I hope so. Even if the narrative about Boomers is true, I hope your conscience sees how this devalues human life. We would be joining with some of the darkest, most sinister men and women in history in saying that our only value is in what we can give to others. We start to put prices on people’s lives, like yellow stickers on expiring supermarket food.

Even a good conscience won’t get rid of the temptation to think like this though.

The option sows the seed. Over time, the weeds grow in our consciences. The controversy and feelings of disgust wane and the unthinkable becomes normal. The thistles become a fact of life – something that’s always been there and that would be far too hard to dig out.

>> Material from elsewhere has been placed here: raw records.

`config.mk`:
```
export PLATFORM = sky130hd
export DESIGN_NAME = read_hazard_unit
export DESIGN_NICKNAME = d
export VERILOG_FILES = /design/src/rtl/read_hazard_unit.sv
export SDC_FILE = /design/constraint.sdc
export NUM_CORES = 1
export LEC_CHECK = 0
export ABC_AREA = 1
export BUFFER_PORTS_ARGS = -buffer_cell sky130_fd_sc_hd__buf_4
export CAP_MARGIN = 15
export CORE_MARGIN = 2
export CORE_UTILIZATION = 47
export DETAILED_ROUTE_END_ITERATION = 7
export GPL_ROUTABILITY_DRIVEN = 0
export GPL_TIMING_DRIVEN = 0
export PLACE_DENSITY = 0.83
export SETUP_SLACK_MARGIN = 0.5
export SYNTH_ARGS = -nofsm -noshare
export SYNTH_HDL_FRONTEND = slang
export SYNTH_SLANG_ARGS = --single-unit
```
`constraint.sdc`:
```
create_clock -name clk -period 2.05 [get_ports clk]
set_input_delay 0.205 -clock clk [delete_from_list [all_inputs] [get_ports clk]]
set_output_delay 0.205 -clock clk [all_outputs]
set_load 0.05 [all_outputs]
```
`src/rtl/read_hazard_unit.sv`:
```
// Purpose: tracks destinations of instructions in EX/MEM/WB and compares them with ID-stage
//          sources to raise the load-use stall and register the EX operand forwarding selects.
// Latency: Stall is combinational from the ID inputs; ForwardA/B and StallCount lag issue by one cycle.
module read_hazard_unit #(
    parameter int REG_W = 5,
    parameter int CNT_W = 16
) (
    input  logic             clk,
    input  logic             reset,
    input  logic             IssueValid,
    input  logic             IssueRegWrite,
    input  logic             IssueMemRead,
    input  logic [REG_W-1:0] IssueWriteReg,
    input  logic [REG_W-1:0] ReadRs,
    input  logic [REG_W-1:0] ReadRt,
    input  logic             UseRs,
    input  logic             UseRt,
    input  logic             Flush,
    output logic             Stall,
    output logic [1:0]       ForwardA,
    output logic [1:0]       ForwardB,
    output logic [CNT_W-1:0] StallCount
);

    // Operand mux encodings seen by the EX stage.
    localparam logic [1:0] FWD_RF  = 2'b00;
    localparam logic [1:0] FWD_WB  = 2'b01;
    localparam logic [1:0] FWD_MEM = 2'b10;

    localparam logic [CNT_W-1:0] CNT_MAX = '1;

    // ------------------------------------------------------------------
    // Shadow pipeline state. EX and MEM carry the load flag because the
    // load-use check needs it in EX; nothing looks at load-ness once an
    // instruction has left MEM, so WB keeps only valid/regwrite/dst.
    // ------------------------------------------------------------------
    logic             ex_vld_q,  ex_vld_d;
    logic             ex_rw_q,   ex_rw_d;
    logic             ex_mr_q,   ex_mr_d;
    logic [REG_W-1:0] ex_dst_q,  ex_dst_d;

    logic             mem_vld_q, mem_vld_d;
    logic             mem_rw_q,  mem_rw_d;
    logic             mem_mr_q,  mem_mr_d;
    logic [REG_W-1:0] mem_dst_q, mem_dst_d;

    logic             wb_vld_q,  wb_vld_d;
    logic             wb_rw_q,   wb_rw_d;
    logic [REG_W-1:0] wb_dst_q,  wb_dst_d;

    logic [1:0]       fwd_a_q,   fwd_a_d;
    logic [1:0]       fwd_b_q,   fwd_b_d;
    logic [CNT_W-1:0] stall_cnt_q, stall_cnt_d;

    // Per-source match against each producer stage.
    logic rs_ex_hit, rs_mem_hit, rs_wb_hit;
    logic rt_ex_hit, rt_mem_hit, rt_wb_hit;
    logic hazard_rs, hazard_rt;
    logic accept;

    // A producer feeds a source only if it is live, writes a register,
    // targets that register, and the register is not the hardwired $0.
    function automatic logic producer_hit(
        input logic             vld,
        input logic             rw,
        input logic [REG_W-1:0] dst,
        input logic [REG_W-1:0] src
    );
        return vld & rw & (dst == src) & (src != '0);
    endfunction

    // Newest producer wins. A WB hit needs no bypass because the register
    // file writes in the first half of the cycle and ID reads the new value.
    function automatic logic [1:0] fwd_sel(
        input logic ex_hit,
        input logic mem_hit,
        input logic wb_hit
    );
        logic [1:0] sel;
        sel = FWD_RF;
        if (ex_hit) begin
            sel = FWD_MEM;
        end else if (mem_hit) begin
            sel = FWD_WB;
        end else if (wb_hit) begin
            sel = FWD_RF;
        end
        return sel;
    endfunction

    // Compare the ID sources against every in-flight destination.
    always_comb begin
        rs_ex_hit  = producer_hit(ex_vld_q,  ex_rw_q,  ex_dst_q,  ReadRs);
        rs_mem_hit = producer_hit(mem_vld_q, mem_rw_q, mem_dst_q, ReadRs);
        rs_wb_hit  = producer_hit(wb_vld_q,  wb_rw_q,  wb_dst_q,  ReadRs);
        rt_ex_hit  = producer_hit(ex_vld_q,  ex_rw_q,  ex_dst_q,  ReadRt);
        rt_mem_hit = producer_hit(mem_vld_q, mem_rw_q, mem_dst_q, ReadRt);
        rt_wb_hit  = producer_hit(wb_vld_q,  wb_rw_q,  wb_dst_q,  ReadRt);
    end

    // Load-use stall: a load in EX feeding a consumed ID source. Flush wins,
    // and reset suppresses it so no stall is seen while tracking is cleared.
    always_comb begin
        hazard_rs = UseRs & ex_mr_q & rs_ex_hit;
        hazard_rt = UseRt & ex_mr_q & rt_ex_hit;
        Stall     = ~reset & ~Flush & (hazard_rs | hazard_rt);
        accept    = IssueValid & ~Stall & ~Flush;
    end

    // Advance the shadow pipeline; EX gets the ID instruction or a bubble.
    always_comb begin
        wb_vld_d  = mem_vld_q;
        wb_rw_d   = mem_rw_q;
        wb_dst_d  = mem_dst_q;

        mem_vld_d = ex_vld_q;
        mem_rw_d  = ex_rw_q;
        mem_mr_d  = ex_mr_q;
        mem_dst_d = ex_dst_q;

        ex_vld_d  = accept;
        ex_rw_d   = IssueRegWrite;
        ex_mr_d   = IssueMemRead;
        ex_dst_d  = IssueWriteReg;
    end

    // Forwarding selects for the instruction entering EX. An EX-stage match
    // only counts when the operand is consumed; reaching this point with an
    // EX load match is impossible because the stall blocks the accept.
    always_comb begin
        fwd_a_d = FWD_RF;
        fwd_b_d = FWD_RF;
        if (accept) begin
            fwd_a_d = fwd_sel(UseRs & rs_ex_hit, rs_mem_hit, rs_wb_hit);
            fwd_b_d = fwd_sel(UseRt & rt_ex_hit, rt_mem_hit, rt_wb_hit);
        end
    end

    // Saturating count of stall cycles for performance monitoring.
    always_comb begin
        stall_cnt_d = stall_cnt_q;
        if (Stall && (stall_cnt_q != CNT_MAX)) begin
            stall_cnt_d = stall_cnt_q + CNT_W'(1);
        end
    end

    // State registers; reset drops all in-flight tracking.
    always_ff @(posedge clk) begin
        if (reset) begin
            ex_vld_q    <= 1'b0;
            ex_rw_q     <= 1'b0;
            ex_mr_q     <= 1'b0;
            ex_dst_q    <= '0;
            mem_vld_q   <= 1'b0;
            mem_rw_q    <= 1'b0;
            mem_mr_q    <= 1'b0;
            mem_dst_q   <= '0;
            wb_vld_q    <= 1'b0;
            wb_rw_q     <= 1'b0;
            wb_dst_q    <= '0;
            fwd_a_q     <= FWD_RF;
            fwd_b_q     <= FWD_RF;
            stall_cnt_q <= '0;
        end else begin
            ex_vld_q    <= ex_vld_d;
            ex_rw_q     <= ex_rw_d;
            ex_mr_q     <= ex_mr_d;
            ex_dst_q    <= ex_dst_d;
            mem_vld_q   <= mem_vld_d;
            mem_rw_q    <= mem_rw_d;
            mem_mr_q    <= mem_mr_d;
            mem_dst_q   <= mem_dst_d;
            wb_vld_q    <= wb_vld_d;
            wb_rw_q     <= wb_rw_d;
            wb_dst_q    <= wb_dst_d;
            fwd_a_q     <= fwd_a_d;
            fwd_b_q     <= fwd_b_d;
            stall_cnt_q <= stall_cnt_d;
        end
    end

    assign ForwardA   = fwd_a_q;
    assign ForwardB   = fwd_b_q;
    assign StallCount = stall_cnt_q;

endmodule

```
==> results.json, run 1 <==
{
  "port_buffers": 43,
  "p_leak_nw": 1.27,
  "fillers": 309,
  "peakVddDrop_v": 0.000366,
  "rows": 23,
  "fmax_ghz": 0.543,
  "hpwlAfterDp_um": 3460,
  "start_util_pct": 48.6,
  "setup_viol": 0,
  "maxSlewViolCount": 0,
  "clkSinkCount": 35,
  "path_class": "reg2reg",
  "pwr-share-clk_pct": 35.2,
  "sw_frac_of_total_pct": 24.4,
  "finalCritPeriodShare_pct": 89.8,
  "clk_pin_slew_worst_paths_ns": 0.07,
  "clkLatencyLatePin_ns": 0.29,
  "setup_tns_ns": 0,
  "io_pins": 44,
  "dieArea_um2": 4660,
  "fin_crit_ns": 1.84,
  "timing.hold.ws_ns": 0.118,
  "ys_types": 30,
  "num_vias": 2142,
  "path_max_fanout": 3,
  "drv_cap": 0,
  "syn_area_um2": 1940,
  "synthCells": 292,
  "clock_skew_ns": 0.00614,
  "viasPerCell": 5.21,
  "drcViolationCount": 0,
  "core_area_um2": 4000,
  "grt_usage_pct": 23.4,
  "first_pass_iters": 4,
  "wirelength_um": 5370,
  "status": "finished, final reports clean",
  "wl_per_cell_um": 13.1,
  "switching_power_mw": 0.324,
  "synth.avg_cell_area_um2": 6.65,
  "crit_arrival_ns": 2.06,
  "worst_pin_slew_ns": 0.723,
  "grt_pass1_wl_um": 8180,
  "grt_start_max_net_pins": 11,
  "synth-seq-cells": 35,
  "htreeDepth": 2,
  "mostFrequentLayoutCell": "nand2_1",
  "worst_setup_path_end_kind": "flop",
  "relSlewSlack_pct": 51.6,
  "powerDensity_nw_per_um2": 470,
  "layout-drive-gt1-share_pct": 37.4,
  "ys_warn_count": 0,
  "nets": 385,
  "ant_nets": 0,
  "diodes": 0,
  "root_buffer": "clkbuf_8",
  "p_int_mw": 1.00,
  "cts_buffers": 5,
  "ys_seq_area_share_pct": 36.1,
  "final_cell_mix": "66 x nand2_1, 48 x buf_4, 38 x inv_1, 35 x nor2_1, 20 x nand4_1",
  "clockBufferDepth": 2,
  "antenna_found_initial": 0,
  "cts_hold_buf": 0,
  "rsz0062_at_grt": "yes",
  "worstPathRequired_ns": 2.27,
  "seq_power_share_pct": 52.8,
  "die_width_um": 68.3,
  "cts_tree": "yes",
  "grt_pass1_vias": 1888,
  "hold_class": "in2reg",
  "cp-start-kind": "flop",
  "p_comb_share_pct": 12.0,
  "syn-num-nets": 316,
  "grt_overflow_total": 0,
  "die_h_um": 68.3,
  "first_iter_violations": 184,
  "synthToLayoutAreaGrowth_pct": 45.1,
  "hold_violations": 0
}
-- sequential cells by signal, indices dropped and copies added, names as in the netlist --
register and cells:
ex_mr_q 1, ex_dst_q 5, ForwardB 2, ForwardA 2
ex_vld_q 1, StallCount 16, ex_rw_q 1, mem_dst_q 5
mem_vld_q 1, mem_rw_q 1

And that’s how – just about everywhere it’s been introduced – assisted suicide has expanded and expanded. Death for under-18s. Death for people who’d given up trying to get the support they needed. Death for people who were just tired of life.

Burden and money cannot be part of the picture

If ‘fear of becoming a burden’ or mental illness is even part of a person’s motivation for assisted suicide, any loving society would immediately bar them from accessing poison.

These feelings of burden may only seem to be one reason among many that people might choose to end their lives. But if it’s even a small part of the picture, would the person still choose death if we could fix it? Feelings of burden or economic concerns could be the proverbial straw that broke the camel’s back – how would we know until we gave them that necessary support and assurance?

Leadbeater’s bill gives people precious little time for the changes in feelings that could result from increased support. Depressive periods rarely change over days or weeks, but rather months. Her bill could see that whole process routinely undergone within a calendar month.

The same is true for money. It should never play a role in the deliberate ending of someone’s life. But it undoubtedly would. Resourcing and economics are inevitably part of all of our lives and – if this bill passes – will inevitably be part of our deaths.